Table 1: Example of Calculating  $7 \times 3$ 

- Q4 (10%) Consider a single-level cache with an access time of 2.5 ns, a line size of 64 bytes, and a hit ratio of H = 0.95. Main memory uses a block transfer capability that has a firstword (4 bytes) access time of 50 ns and an access time of 5 ns for each word thereafter.
  - 1. What is the access time when there is a cache miss?
  - 2. Suppose that increasing the line size to 128 bytes increases the H to 0.97. Does this reduce the average memory access time?
- Q5 (10%) Consider a machine with a byte addressable main memory of 2<sup>16</sup> bytes and block size of 8 bytes. Assume that a direct mapped cache consisting of 32 lines is used with this machine.
  - 1. How is a 16-bit memory address divided into tag, line number, and byte number?
  - 2. Why is the tag also stored in the cache?
- Q6 (10%)

Consider a memory system that uses a 32-bit address to address at the byte level, plus a cache that uses a 64-byte line size.

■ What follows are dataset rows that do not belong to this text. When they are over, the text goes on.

--- src/rtl/mdu_seq.sv ---
// mdu_seq: iterative RV64M multiply/divide unit beside the execute ALU.
// One shared shift-add multiply / restoring divide datapath, one bit per cycle.
module mdu_seq #(
    parameter int XLEN = 64
) (
    input  logic            clk,
    input  logic            resetn,
    input  logic            in_valid,
    output logic            in_ready,
    input  logic [3:0]      op,
    input  logic [XLEN-1:0] src1,
    input  logic [XLEN-1:0] src2,
    input  logic            flush,
    output logic            out_valid,
    input  logic            out_ready,
    output logic [XLEN-1:0] result,
    output logic            busy
);

    // state | meaning
    // IDLE  | waiting for an op, in_ready high unless flushing
    // CALC  | one multiplier/quotient bit per cycle, counter counts down
    // FIXUP | sign correction and result select
    // DONE  | result valid, waiting for out_ready
    typedef enum logic [1:0] {IDLE, CALC, FIXUP, DONE} state_t;

    state_t              state_q, state_d;
    logic [3:0]          op_q, op_d;
    logic [2*XLEN-1:0]   acc_q, acc_d;
    logic [2*XLEN-1:0]   a_q, a_d;
    logic [XLEN-1:0]     b_q, b_d;
    logic [6:0]          cnt_q, cnt_d;
    logic                neg_q, neg_d;
    logic                negr_q, negr_d;
    logic [XLEN-1:0]     res_q, res_d;

    function automatic logic [XLEN-1:0] sext32(input logic [31:0] v);
        return {{(XLEN-32){v[31]}}, v};
    endfunction

    function automatic logic f_w(input logic [3:0] o);
        return (o >= 4'd8) && (o <= 4'd12);
    endfunction

    function automatic logic f_div(input logic [3:0] o);
        return ((o >= 4'd4) && (o <= 4'd7)) || ((o >= 4'd9) && (o <= 4'd12));
    endfunction

    function automatic logic f_rem(input logic [3:0] o);
        return (o == 4'd6) || (o == 4'd7) || (o == 4'd11) || (o == 4'd12);
    endfunction

    function automatic logic f_s1(input logic [3:0] o);
        return (o == 4'd0) || (o == 4'd1) || (o == 4'd2) || (o == 4'd4) ||
               (o == 4'd6) || (o == 4'd9) || (o == 4'd11);
    endfunction

    function automatic logic f_s2(input logic [3:0] o);
        return (o == 4'd0) || (o == 4'd1) || (o == 4'd4) || (o == 4'd6) ||
               (o == 4'd9) || (o == 4'd11);
    endfunction

    logic            acc_w, acc_div, acc_rem, acc_s1, acc_s2, acc_ill;
    logic            div_zero, div_ovf, special, neg1, neg2;
    logic [XLEN-1:0] x1, x2, m1, m2, dvd, sp_res;

    // Accept-side decode: extend operands, take magnitudes, detect special cases.
    always_comb begin
        acc_w   = f_w(op);
        acc_div = f_div(op);
        acc_rem = f_rem(op);
        acc_s1  = f_s1(op);
        acc_s2  = f_s2(op);
        acc_ill = (op >= 4'd13);
        x1 = src1;
        x2 = src2;
        if (acc_w) begin
            x1 = acc_s1 ? sext32(src1[31:0]) : {{(XLEN-32){1'b0}}, src1[31:0]};
            x2 = acc_s2 ? sext32(src2[31:0]) : {{(XLEN-32){1'b0}}, src2[31:0]};
        end
        neg1 = acc_s1 & x1[XLEN-1];
        neg2 = acc_s2 & x2[XLEN-1];
        m1   = neg1 ? (~x1 + 1'b1) : x1;
        m2   = neg2 ? (~x2 + 1'b1) : x2;
        dvd  = acc_w ? sext32(src1[31:0]) : src1;
        div_zero = acc_div && (x2 == '0);
        if (acc_w)
            div_ovf = acc_div && acc_s1 && (src1[31:0] == 32'h8000_0000) &&
                      (src2[31:0] == 32'hFFFF_FFFF);
        else
            div_ovf = acc_div && acc_s1 && (src1 == {1'b1, {(XLEN-1){1'b0}}}) &&
                      (src2 == '1);
        special = acc_ill || div_zero || div_ovf;
        if (acc_ill)
            sp_res = '0;
        else if (div_zero)
            sp_res = acc_rem ? dvd : '1;
        else
            sp_res = acc_rem ? '0 : dvd;
    end

    logic [XLEN:0]     rem_sh;
    logic [XLEN-1:0]   rem_sub;
    logic              rem_ge;
    logic [2*XLEN-1:0] prod;
    logic [XLEN-1:0]   quo, rmd, dv, fix_res;

    always_comb begin
        rem_sh  = {acc_q[XLEN-1:0], b_q[XLEN-1]};
        rem_ge  = (rem_sh >= {1'b0, a_q[XLEN-1:0]});
        rem_sub = rem_sh[XLEN-1:0] - a_q[XLEN-1:0];
        prod    = neg_q ? (~acc_q + 1'b1) : acc_q;
        quo     = neg_q ? (~b_q + 1'b1) : b_q;
        rmd     = negr_q ? (~acc_q[XLEN-1:0] + 1'b1) : acc_q[XLEN-1:0];
        dv      = f_rem(op_q) ? rmd : quo;
        if (op_q == 4'd0)
            fix_res = prod[XLEN-1:0];
        else if (op_q <= 4'd3)
            fix_res = prod[2*XLEN-1:XLEN];
        else if (op_q == 4'd8)
            fix_res = sext32(prod[31:0]);
        else
            fix_res = f_w(op_q) ? sext32(dv[31:0]) : dv;
    end

    always_comb begin
        state_d = state_q;
        op_d    = op_q;
        acc_d   = acc_q;
        a_d     = a_q;
        b_d     = b_q;
        cnt_d   = cnt_q;
        neg_d   = neg_q;
        negr_d  = negr_q;
        res_d   = res_q;
        if (flush) begin
            state_d = IDLE;
        end else begin
            case (state_q)
                IDLE: begin
                    if (in_valid) begin
                        op_d = op;
                        if (special) begin
                            res_d   = sp_res;
                            state_d = DONE;
                        end else begin
                            acc_d   = '0;
                            a_d     = {{XLEN{1'b0}}, (acc_div ? m2 : m1)};
                            // W divides run 32 steps, so the dividend sits in the top half.
                            if (acc_div)
                                b_d = acc_w ? {m1[31:0], {(XLEN-32){1'b0}}} : m1;
                            else
                                b_d = m2;
                            neg_d   = neg1 ^ neg2;
                            negr_d  = neg1;
                            cnt_d   = acc_w ? 7'd32 : 7'd64;
                            state_d = CALC;
                        end
                    end
                end
                CALC: begin
                    if (f_div(op_q)) begin
                        acc_d = {{XLEN{1'b0}}, (rem_ge ? rem_sub : rem_sh[XLEN-1:0])};
                        b_d   = {b_q[XLEN-2:0], rem_ge};
                    end else begin
                        if (b_q[0])
                            acc_d = acc_q + a_q;
                        a_d = a_q << 1;
                        b_d = b_q >> 1;
                    end
                    cnt_d = cnt_q - 7'd1;
                    if (cnt_q == 7'd1)
                        state_d = FIXUP;
                end
                FIXUP: begin
                    res_d   = fix_res;
                    state_d = DONE;
                end
                DONE: begin
                    if (out_ready)
                        state_d = IDLE;
                end
                default: state_d = IDLE;
            endcase
        end
    end

    always_ff @(posedge clk or negedge resetn) begin
        if (!resetn) begin
            state_q <= IDLE;
            op_q    <= '0;
            acc_q   <= '0;
            a_q     <= '0;
            b_q     <= '0;
            cnt_q   <= '0;
            neg_q   <= 1'b0;
            negr_q  <= 1'b0;
            res_q   <= '0;
        end else begin
            state_q <= state_d;
            op_q    <= op_d;
            acc_q   <= acc_d;
            a_q     <= a_d;
            b_q     <= b_d;
            cnt_q   <= cnt_d;
            neg_q   <= neg_d;
            negr_q  <= negr_d;
            res_q   <= res_d;
        end
    end

    assign in_ready  = (state_q == IDLE) && !flush;
    assign out_valid = (state_q == DONE);
    assign busy      = (state_q != IDLE);
    assign result    = res_q;

endmodule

- 1. Assume a direct mapped cache with a tag field in the address of 20 bits. Show the address format and determine the following parameters: number of addressable units, number of blocks in main memory, number of lines in cache, size of tag.
- 2. Assume a four-way set-associative cache with a tag field in the address of 9 bits. Show the address format and determine the following parameters: number of addressable units, number of blocks in main memory, number of lines in set, number of sets in cache, number of lines in cache, size of tag.
- Q7 (10%) In this exercise we look at memory locality properties of matrix computation. The following code is written in C, where elements within the same row are stored contiguously.

```
for (J=0; J<8000; J++)
for (I=0; I<8; I++)
    A[I][J]=B[J][0]+A[J][I];</pre>
```

- 1. How many 32-bit integers can be stored in a 16-byte cache line?
- 2. References to which variables exhibit temporal locality?

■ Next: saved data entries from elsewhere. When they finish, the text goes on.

--- src/rtl/muldiv_pkg.sv ---
// -----------------------------------------------------------------------------
// muldiv_pkg
//
// Definitions shared by the RV32M multiply/divide sequencer:
//   - sequencer state encoding
//   - funct3 encodings of the eight M-extension operations
//   - iteration count and counter width
//   - special-case result constants
//   - small decode helpers on funct3
// -----------------------------------------------------------------------------
package muldiv_pkg;

   typedef enum logic [1:0] {
      ST_IDLE  = 2'd0,
      ST_CALC  = 2'd1,
      ST_FIXUP = 2'd2,
      ST_DONE  = 2'd3
   } state_e;

   typedef enum logic [2:0] {
      F3_MUL    = 3'd0,
      F3_MULH   = 3'd1,
      F3_MULHSU = 3'd2,
      F3_MULHU  = 3'd3,
      F3_DIV    = 3'd4,
      F3_DIVU   = 3'd5,
      F3_REM    = 3'd6,
      F3_REMU   = 3'd7
   } funct3_e;

   // One shift-add or shift-subtract step per operand bit.
   localparam int MULDIV_CYCLES = 32;
   localparam int CNT_W         = $clog2(MULDIV_CYCLES);

   // Quotient of a divide by zero, and the divisor of the signed-overflow case.
   localparam logic [31:0] ALL_ONES = 32'hFFFF_FFFF;
   // Most negative 32-bit value: dividend of the overflow case and its quotient.
   localparam logic [31:0] INT_MIN  = 32'h8000_0000;

   // funct3[2] separates the divide group from the multiply group.
   function automatic logic is_div_op(input logic [2:0] f);
      return f[2];
   endfunction

   // REM/REMU (funct3[1] set within the divide group) deliver the remainder.
   function automatic logic is_rem_op(input logic [2:0] f);
      return f[2] & f[1];
   endfunction

   // rs1 is treated as signed by MULH, MULHSU, DIV and REM.
   function automatic logic op_a_signed(input logic [2:0] f);
      return (f == F3_MULH) || (f == F3_MULHSU) || (f == F3_DIV) || (f == F3_REM);
   endfunction

   // rs2 is treated as signed by MULH, DIV and REM.
   function automatic logic op_b_signed(input logic [2:0] f);
      return (f == F3_MULH) || (f == F3_DIV) || (f == F3_REM);
   endfunction

endpackage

- 3. References to which variables exhibit spatial locality?
- Q8 (15%) Consider two processors a & b. Each processor has five stages with latencies shown in the following table. Assume that when pipelining, each pipeline stage costs 20ps extra for the registers between pipeline stages.

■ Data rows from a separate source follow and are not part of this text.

File: config.mk
export PLATFORM = sky130hd
export DESIGN_NAME = addsub_arbiter
export DESIGN_NICKNAME = d
export VERILOG_FILES = /design/src/rtl/addsub_arbiter.sv
export SDC_FILE = /design/constraint.sdc
export NUM_CORES = 1
export LEC_CHECK = 0
export CORE_MARGIN = 5
export CORE_UTILIZATION = 48
export CTS_BUF_LIST = sky130_fd_sc_hd__clkbuf_4
export DETAILED_ROUTE_END_ITERATION = 16
export GPL_TIMING_DRIVEN = 0
export PLACE_DENSITY = 0.8
export SLEW_MARGIN = 20
export SYNTH_ARGS = -nofsm -noshare
export SYNTH_HDL_FRONTEND = slang
export SYNTH_SLANG_ARGS = --single-unit
File: constraint.sdc
create_clock -name clk -period 1.69 [get_ports clk]
set_clock_uncertainty 0.15 [all_clocks]
set_input_delay 0.338 -clock clk [delete_from_list [all_inputs] [get_ports clk]]
set_output_delay 0.338 -clock clk [all_outputs]
set_load 0.02 [all_outputs]
File: src/rtl/addsub_arbiter.sv
// Two-requester round-robin front end for a single shared N-bit adder/subtractor.
// Optional feature: define ADDSUB_ARB_OVF_EN to add the registered two's-complement overflow output rsp_ovf.
module addsub_arbiter #(
    parameter int unsigned N = 3
) (
    input  logic         clk,
    input  logic         rst,
    input  logic         req0_valid,
    output logic         req0_ready,
    input  logic [N-1:0] req0_a,
    input  logic [N-1:0] req0_b,
    input  logic         req0_m,
    input  logic         req1_valid,
    output logic         req1_ready,
    input  logic [N-1:0] req1_a,
    input  logic [N-1:0] req1_b,
    input  logic         req1_m,
    output logic         rsp_valid,
    input  logic         rsp_ready,
    output logic         rsp_id,
    output logic [N-1:0] rsp_sum,
    output logic         rsp_cout
`ifdef ADDSUB_ARB_OVF_EN
    ,
    output logic         rsp_ovf
`endif
);

    typedef enum logic [1:0] {IDLE, CALC, RESP} state_t;

    state_t       state;
    state_t       state_next;
    logic         ptr;
    logic         grant0;
    logic         grant1;
    logic         op_id;
    logic         op_m;
    logic [N-1:0] op_a;
    logic [N-1:0] op_b;
    logic [N-1:0] b_eff;
    logic [N:0]   add_res;

    // Shared adder/subtractor: subtract is a + ~b + 1, operands come only from the capture registers.
    assign b_eff   = op_m ? ~op_b : op_b;
    assign add_res = {1'b0, op_a} + {1'b0, b_eff} + (N+1)'(op_m);

`ifdef ADDSUB_ARB_OVF_EN
    logic add_ovf;
    assign add_ovf = (op_a[N-1] == b_eff[N-1]) && (add_res[N-1] != op_a[N-1]);
`endif

    always_ff @(posedge clk or posedge rst) begin
        if (rst) begin
            state <= IDLE;
        end else begin
            state <= state_next;
        end
    end

    // Grants are only possible in IDLE; ptr breaks ties and is held low while reset is asserted.
    always_comb begin
        state_next = state;
        grant0     = 1'b0;
        grant1     = 1'b0;
        case (state)
            IDLE: begin
                if (!rst) begin
                    grant0 = req0_valid && (!req1_valid || !ptr);
                    grant1 = req1_valid && (!req0_valid || ptr);
                end
                if (grant0 || grant1) begin
                    state_next = CALC;
                end
            end
            CALC: state_next = RESP;
            RESP: begin
                if (rsp_ready) begin
                    state_next = IDLE;
                end
            end
            default: state_next = IDLE;
        endcase
    end

    assign req0_ready = grant0;
    assign req1_ready = grant1;

    always_ff @(posedge clk or posedge rst) begin
        if (rst) begin
            ptr       <= 1'b0;
            op_id     <= 1'b0;
            op_m      <= 1'b0;
            op_a      <= '0;
            op_b      <= '0;
            rsp_valid <= 1'b0;
            rsp_id    <= 1'b0;
            rsp_sum   <= '0;
            rsp_cout  <= 1'b0;
`ifdef ADDSUB_ARB_OVF_EN
            rsp_ovf   <= 1'b0;
`endif
        end else begin
            if (grant0 || grant1) begin
                op_id <= grant1;
                op_a  <= grant1 ? req1_a : req0_a;
                op_b  <= grant1 ? req1_b : req0_b;
                op_m  <= grant1 ? req1_m : req0_m;
                ptr   <= grant0;
            end
            if (state == CALC) begin
                rsp_valid <= 1'b1;
                rsp_id    <= op_id;
                rsp_sum   <= add_res[N-1:0];
                rsp_cout  <= add_res[N];
`ifdef ADDSUB_ARB_OVF_EN
                rsp_ovf   <= add_ovf;
`endif
            end else if (state == RESP && rsp_ready) begin
                rsp_valid <= 1'b0;
            end
        end
    end

endmodule
==> results.toml <==
[worst_setup_path]
critPathSlowestCell = "dfrtp_1"
end_kind = "primary output"
critical_path.most_common_cell = "buf_6"
required_ns = 1.20
crit_path_start_kind = "flop"
cp.arrival_ns = 1.41
critPathKind = "flop to primary output"
max_stage_delay_ns = 0.42
critPathTopFamily = "simple AND/OR/NAND/NOR gates"
critPathMaxFanout = 3
cp_num_buf_inv = 2
path_cells = "nor3_4 > buf_6 > and3_4 > buf_6"

[clock_tree]
root_buffer = "clkbuf_4"
cts_hold_buf = 0
clk_latency_ns = 0.28
cts_tree = "yes"
clockBufferDepth = 2
cts_buffers = 3
cts.reportedPaths.clkPinSlew_ns = 0.10
h-tree-depth = 1
cts_sinks = 17

[die]
die_h_um = 55.2
pin_count = 27
die_w_um = 55.2
core_mm2 = 0.00196
std_cell_rows = 16
initial_core_util = 0.499
dieArea_mm2 = 0.00304

[sta]
relSlewSlack = 0.578
drv_slew = 0
setup_tns_ns = -0.367
hold_viol_final = 0
fin_crit_sh = 1.12
rsz0062_at_grt = "true"
worst_hold_slack_ns = 0.160
finalSetupViolations = 2
finalWorstSetupSlack_ns = -0.208
fin_crit_ns = 1.90
tightest_slew_ns = 0.633
clock.fmax_mhz = 527

[global_routing]
grt_first_pass_wirelength_um = 3530
antenna_found_initial = 0
track_usage = 0.159
grt_pass1_vias = 875
grt.overflow.total = 0
grt_max_degree = 18

[synthesis]
syn-cell-area_um2 = 978
synth_cells = 102
yosysWarnings = 0
synth.distinct_cells = 26
ys_seq_area_frac = 0.435
syn_nets = 124
postSynthAreaPerCell_um2 = 9.59
synth_seq_cells = 17

[status]
status = "finished, violations left"
failed_checks = "setup timing"

[route]
vias_per_cell = 5.07
first_iter_violations = 5
ant_nets = 0
vias = 836
drt-pass1-iter-count = 2
drc = 0
post_drt_wl_per_cell_um = 12.6
drt_wl_total_um = 2080

[power]
ir_drop_mv = 0.648
power_density_mw_per_mm2 = 1410
p_leak_nw = 0.650
p_total_mw = 1.95

[final_layout]
n_antenna_cell = 0
final_nets = 161
final.fill_count = 168
layout-drive-gt1-share = 0.210
layoutNonFillerInstCount = 165
area_growth_pct = 40.9

[placed_design]
io_buffers = 25
pre_cts_slack_ns = -0.930
dpl.cell_count = 154
hpwl_um = 1560
routabilityCongestion = 0.808

[hold_path]
min_path_type = "input port to asynchronous set/reset pin"

[flow_run]
maxCapViolCount = 0
## cells in the mapped netlist
cell type  instances  share of area
buf_4              1         0.0077
nand2_1           13          0.050
inv_1             14          0.054
dfrtp_1           17           0.43
nand2b_1           3          0.019
buf_6              3          0.035
nand3_1            1         0.0051
o211ai_1           7          0.054
or2_0              1         0.0064
mux2i_1            2          0.020
nor3_4             1          0.017
and3_1             1         0.0064
nor2b_1            2          0.013
a21o_1             1         0.0077
clkbuf_1           2         0.0077
ha_1               2          0.026
buf_2              2          0.010
o21ai_0            5          0.026
xor2_1             3          0.027
fa_1               1          0.020
o22a_1             8          0.072
a31oi_1            7          0.045
o21ai_1            2          0.010
o21ba_2            1          0.010
and2_4             1         0.0090
xnor2_1            1         0.0090
## worst paths after layout
kind	end	depth (start not counted)	slack (ns)	start
max	req0_ready	4	-0.21	state[0]
min	state[1]	2	0.16	rst
max reg2reg	rsp_sum[2]	5	0.06	op_m
min reg2reg	rsp_sum[2]	2	0.33	rsp_sum[2]
max in group asynchronous	rsp_sum[2]	2	0.82	rst
min in group clk	op_m	4	0.33	req1_valid
## final cells by class
type                       count  area (um2)  area share
multi-input combinational     63         469       0.340
sequential                    17         425       0.309
timing repair buffer          33         308       0.223
buffer                         7        60.1      0.0436
inverter                      14        52.6      0.0381
tap                           27        33.8      0.0245
clock buffer                   4        30.0      0.0218
## layout by cell type, fill, tap and decap left out, drive strengths merged, types with 2 or more instances in the layout
master / synthesis / routed
dfrtp: 17 / 17
clkdlybuf4s50: 0 / 16
buf: 6 / 16
inv: 14 / 14
nand2: 13 / 13
o22a: 8 / 8
a31oi: 7 / 7
o211ai: 7 / 7
dlygate4sd2: 0 / 7
o21ai: 7 / 7
clkbuf: 2 / 5
nand2b: 3 / 3
xor2: 3 / 3
nor2b: 2 / 2
mux2i: 2 / 2
ha: 2 / 2
## state kept, by name (all words and copies together) (netlist names)
register / flops
rsp_sum: 3
state: 2
rsp_id: 1
rsp_valid: 1
op_b: 3
op_id: 1
op_a: 3
rsp_cout: 1
ptr: 1
op_m: 1
## cell families after synthesis
logic type,synth area share
multiplexers,0.0205
AO/OA/AOI/OAI,0.224
flip-flops,0.435
XOR/XNOR,0.0358
buffers and inverters,0.114
adder cells (fa/ha/maj),0.0460
AND/OR/NAND/NOR,0.125
## worst reg2reg max path, delay by kind of cell, from the launching register on
kind / cells / cell delay (ns)
fa+ha+maj: 1 / 0.42
buf+inv: 1 / 0.08
flops: 1 / 0.45
compound gates: 1 / 0.13
xor+xnor: 2 / 0.33
## report_power, final
group / switching, mW / internal (mW) / total, mW
Combinational: 0.486 / 0.518 / 1.00
Sequential: 0.131 / 0.581 / 0.712
Clock: 0.123 / 0.108 / 0.230
Total: 0.740 / 1.21 / 1.95
## layer usage
layer | track usage | wire length [um] | vias up | share of wire
met1 | 0.199 | 904 | 387 | 0.44
li1 | - | - | 424 | -
met2 | 0.287 | 1050 | 23 | 0.51
met4 | 0.0364 | 11 | 0 | 0.0053
met3 | 0.0214 | 111 | 2 | 0.053
met5 | 0 | 0 | - | 0
## through the flow
| step | instance area, um2 | utilization |
|---|---|---|
| global placement | 1260 | 0.643 |
| detailed placement | 1260 | 0.643 |
| global route | 1380 | 0.703 |
| CTS | 1350 | 0.687 |
| floorplan | 978 | - |
| finish | 1380 | 0.703 |
## timing repair
item / in CTS / in global routing
pin swaps: 1 / 0
gates resized for setup: 26 / 2
endpoints found under the setup margin: 8 / 5
cloned: 0 / 0
buffers inserted: 5 / 3
No activity file was read; power rests on OpenSTA's default activity.
==> variant (same flow settings) <==
`N`: 3 -> 6.
--- a/src/rtl/addsub_arbiter.sv
+++ b/src/rtl/addsub_arbiter.sv
@@ -3,3 +3,3 @@
 module addsub_arbiter #(
-    parameter int unsigned N = 3
+    parameter int unsigned N = 6
 ) (
Interface: changed (5 resized); port bits go from 27 to 42. No check against the original RTL was run, so the function may have changed too.
==> variant against the unedited design <==
  * The run still ends with negative setup slack left
  * Cell area grew 55%
  * Total power grew 130%
  * Routed wire length grew 83%
  * Largest power group unchanged
  * Worst setup slack lost 350 ps
  * Sequential power grew 66%
  * Sequential cell count grew 9
  * Core utilization grew 5.9 points
  * Critical path type is now reg2reg
  * Area after synthesis grew 45%
  * Die area grew 36%
  * Critical path depth grew 2
  * Synthesized cell count grew 37%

|             | IF    | ID    | ΕX    | MEM   | WB    |
|-------------|-------|-------|-------|-------|-------|
| processor a | 300ps | 400ps | 350ps | 550ps | 100ps |
| processor b | 200ps | 150ps | 100ps | 190ps | 140ps |

- 1. If **no** pipeline is considered, for each processor please calculate the following metrics: cycle time; latency of an instruction; the throughput. (Note that throughput is instruction number per second)
- 2. If both a & b are pipelined processors, for each one calculate the following metrics: cycle time; latency of an instruction; the throughput.
- 3. If you could split one of the pipeline stages into 2 equal halves, which one would you choose for processors a & b, respectively? For the two processors: what is the new cycle time, the new latency of an instruction, and the new throughput?